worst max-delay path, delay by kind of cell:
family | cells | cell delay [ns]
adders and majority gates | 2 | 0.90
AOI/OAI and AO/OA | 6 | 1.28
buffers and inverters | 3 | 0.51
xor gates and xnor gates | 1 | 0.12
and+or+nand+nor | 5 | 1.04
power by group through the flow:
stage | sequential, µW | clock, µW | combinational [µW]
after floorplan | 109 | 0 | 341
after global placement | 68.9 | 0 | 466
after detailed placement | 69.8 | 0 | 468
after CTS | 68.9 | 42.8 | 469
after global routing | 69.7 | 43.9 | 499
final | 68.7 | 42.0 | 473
### src/rtl/fsfe_boxcar.sv
`timescale 1ns/1ps
module fsfe_boxcar #(
  parameter int DEC_RATIO = 1024
) (
  input  logic         clk,
  input  logic         rst,
  input  logic         en,
  input  logic         bit_i,
  input  logic         last,
  output logic [$clog2(DEC_RATIO):0] sum_o
);
  localparam int L  = $clog2(DEC_RATIO);
  localparam int SW = L + 1;
  localparam logic [SW-1:0] FULL = SW'(DEC_RATIO);

  logic [SW-1:0] acc;

  assign sum_o = acc + {{(SW-1){1'b0}}, bit_i};

  // One-period accumulator, cleared at every period boundary
  always_ff @(posedge clk) begin
    if (rst) acc <= '0;
    else if (en) acc <= last ? '0 : sum_o;
  end

  // a one-period ones count can never exceed the decimation ratio
  p_box_range_r4: assert property (@(posedge clk) disable iff (rst)
    (en && last) |-> (sum_o <= FULL));
endmodule

### src/rtl/fsfe_cic3.sv
`timescale 1ns/1ps
module fsfe_cic3 #(
  parameter int DEC_RATIO = 1024
) (
  input  logic clk,
  input  logic rst,
  input  logic en,
  input  logic bit_i,
  input  logic dump,
  output logic [3*$clog2(DEC_RATIO):0] result
);
  localparam int L  = $clog2(DEC_RATIO);
  localparam int CW = 3 * L + 1;
  localparam logic [CW-1:0] FULL = {{(CW-1){1'b0}}, 1'b1} << (3 * L);

  logic [CW-1:0] integ [3];
  logic [CW-1:0] integ_n [3];
  logic [CW-1:0] comb_d [3];
  logic [CW-1:0] comb_v [3];

  // Integrator cascade at the modulator rate; modulo arithmetic is exact at width CW
  assign integ_n[0] = integ[0] + {{(CW-1){1'b0}}, bit_i};
  for (genvar s = 1; s < 3; s++) begin : g_integ
    assign integ_n[s] = integ[s] + integ_n[s-1];
  end

  // Differentiator cascade at the output rate
  assign comb_v[0] = integ_n[2] - comb_d[0];
  for (genvar s = 1; s < 3; s++) begin : g_comb
    assign comb_v[s] = comb_v[s-1] - comb_d[s];
  end

  always_ff @(posedge clk) begin
    if (rst) begin
      for (int s = 0; s < 3; s++) begin
        integ[s]  <= '0;
        comb_d[s] <= '0;
      end
    end else if (en) begin
      for (int s = 0; s < 3; s++) integ[s] <= integ_n[s];
      if (dump) begin
        comb_d[0] <= integ_n[2];
        comb_d[1] <= comb_v[0];
        comb_d[2] <= comb_v[1];
      end
    end
  end

  assign result = comb_v[2];

  // the decimated sinc3 result stays within full scale (no wrap)
  p_sinc3_bound_r5: assert property (@(posedge clk) disable iff (rst)
    (en && dump) |-> (result <= FULL));
endmodule

### src/rtl/fsfe_frontend.sv
`timescale 1ns/1ps
module fsfe_frontend
  import fsfe_pkg::*;
#(
  parameter int DEC_RATIO   = 1024,
  parameter int START_DELAY = 300,
  parameter int FAST_WORDS  = 2,
  parameter int RDY_HOLD    = 32,
  localparam int OUT_W      = 3 * $clog2(DEC_RATIO) + 1
) (
  input  logic             clk,
  input  logic             rst,
  input  logic             mod_bit,
  input  logic             rd_ack,
  output logic [OUT_W-1:0] data_out,
  output logic             drdy_n,
  output logic             fast_active
);
  localparam int L      = $clog2(DEC_RATIO);
  localparam int HOLD_W = $clog2(RDY_HOLD + 1);
  localparam logic [HOLD_W-1:0] HOLD_LAST = HOLD_W'(RDY_HOLD - 1);

  logic             sample_en;
  logic             word_stb;
  word_src_e        src;
  logic [L:0]       box_sum;
  logic [OUT_W-1:0] sinc_word;
  logic [OUT_W-1:0] fast_word;
  logic [HOLD_W-1:0] hold_cnt;

  fsfe_seq #(
    .DEC_RATIO  (DEC_RATIO),
    .START_DELAY(START_DELAY),
    .FAST_WORDS (FAST_WORDS)
  ) u_seq (
    .clk       (clk),
    .rst       (rst),
    .sample_en (sample_en),
    .period_end(word_stb),
    .src       (src)
  );

  fsfe_boxcar #(.DEC_RATIO(DEC_RATIO)) u_fast (
    .clk  (clk),
    .rst  (rst),
    .en   (sample_en && (src == SRC_FAST)),
    .bit_i(mod_bit),
    .last (word_stb),
    .sum_o(box_sum)
  );

  fsfe_cic3 #(.DEC_RATIO(DEC_RATIO)) u_sinc3 (
    .clk   (clk),
    .rst   (rst),
    .en    (sample_en),
    .bit_i (mod_bit),
    .dump  (word_stb),
    .result(sinc_word)
  );

  // Bring the boxcar count onto the sinc3 full scale (gain D^3 vs D)
  assign fast_word = {box_sum, {(2 * L){1'b0}}};

  always_ff @(posedge clk) begin
    if (rst) begin
      data_out    <= '0;
      drdy_n      <= 1'b1;
      hold_cnt    <= '0;
      fast_active <= 1'b1;
    end else if (word_stb) begin
      data_out    <= (src == SRC_FAST) ? fast_word : sinc_word;
      drdy_n      <= 1'b0;
      hold_cnt    <= '0;
      fast_active <= (src == SRC_FAST);
    end else if (!drdy_n) begin
      if (rd_ack || hold_cnt == HOLD_LAST) drdy_n <= 1'b1;
      else hold_cnt <= hold_cnt + 1'b1;
    end
  end

  // the word only changes on a data-ready edge
  p_data_stable_r3: assert property (@(posedge clk) disable iff (rst)
    !word_stb |=> $stable(data_out));
  // a new word always pulls data-ready low
  p_word_fall_r7: assert property (@(posedge clk) disable iff (rst)
    word_stb |=> !drdy_n);
  // a read while low and without a new word releases data-ready
  p_ack_release_r8: assert property (@(posedge clk) disable iff (rst)
    (!drdy_n && rd_ack && !word_stb) |=> drdy_n);
  // the fast-path flag never comes back without a reset
  p_flag_monotone_r9: assert property (@(posedge clk) disable iff (rst)
    !fast_active |=> !fast_active);
endmodule

### config.mk
export PLATFORM = sky130hd
export DESIGN_NAME = fsfe_frontend
export DESIGN_NICKNAME = d
export VERILOG_FILES = /design/src/rtl/fsfe_pkg.sv /design/src/rtl/fsfe_seq.sv /design/src/rtl/fsfe_boxcar.sv /design/src/rtl/fsfe_cic3.sv /design/src/rtl/fsfe_frontend.sv
export SDC_FILE = /design/constraint.sdc
export NUM_CORES = 1
export LEC_CHECK = 0
export BUFFER_PORTS_ARGS = -buffer_cell sky130_fd_sc_hd__buf_2
export CAP_MARGIN = 20
export CORE_ASPECT_RATIO = 0.9
export CORE_MARGIN = 4
export CORE_UTILIZATION = 45
export DETAILED_ROUTE_END_ITERATION = 8
export MAX_ROUTING_LAYER = met4
export PLACE_DENSITY = 0.6
export SLEW_MARGIN = 20
export SYNTH_ARGS = -nofsm -noshare
export SYNTH_HDL_FRONTEND = slang
export SYNTH_SLANG_ARGS = --single-unit
### constraint.sdc
create_clock -name clk -period 8.4 [get_ports clk]
set_clock_uncertainty 0.05 [all_clocks]
set_input_delay 0.42 -clock clk [delete_from_list [all_inputs] [get_ports clk]]
set_output_delay 0.42 -clock clk [all_outputs]
set_load 0.05 [all_outputs]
********************
- _Problem to work on_:
Look above for the line with "word_stb |=> !drdy_n);" and the line with "without a reset". Write out those two lines and all the lines between them, exactly, and no others.

- _Response area_:
    word_stb |=> !drdy_n);
  // a read while low and without a new word releases data-ready
  p_ack_release_r8: assert property (@(posedge clk) disable iff (rst)
    (!drdy_n && rd_ack && !word_stb) |=> drdy_n);
  // the fast-path flag never comes back without a reset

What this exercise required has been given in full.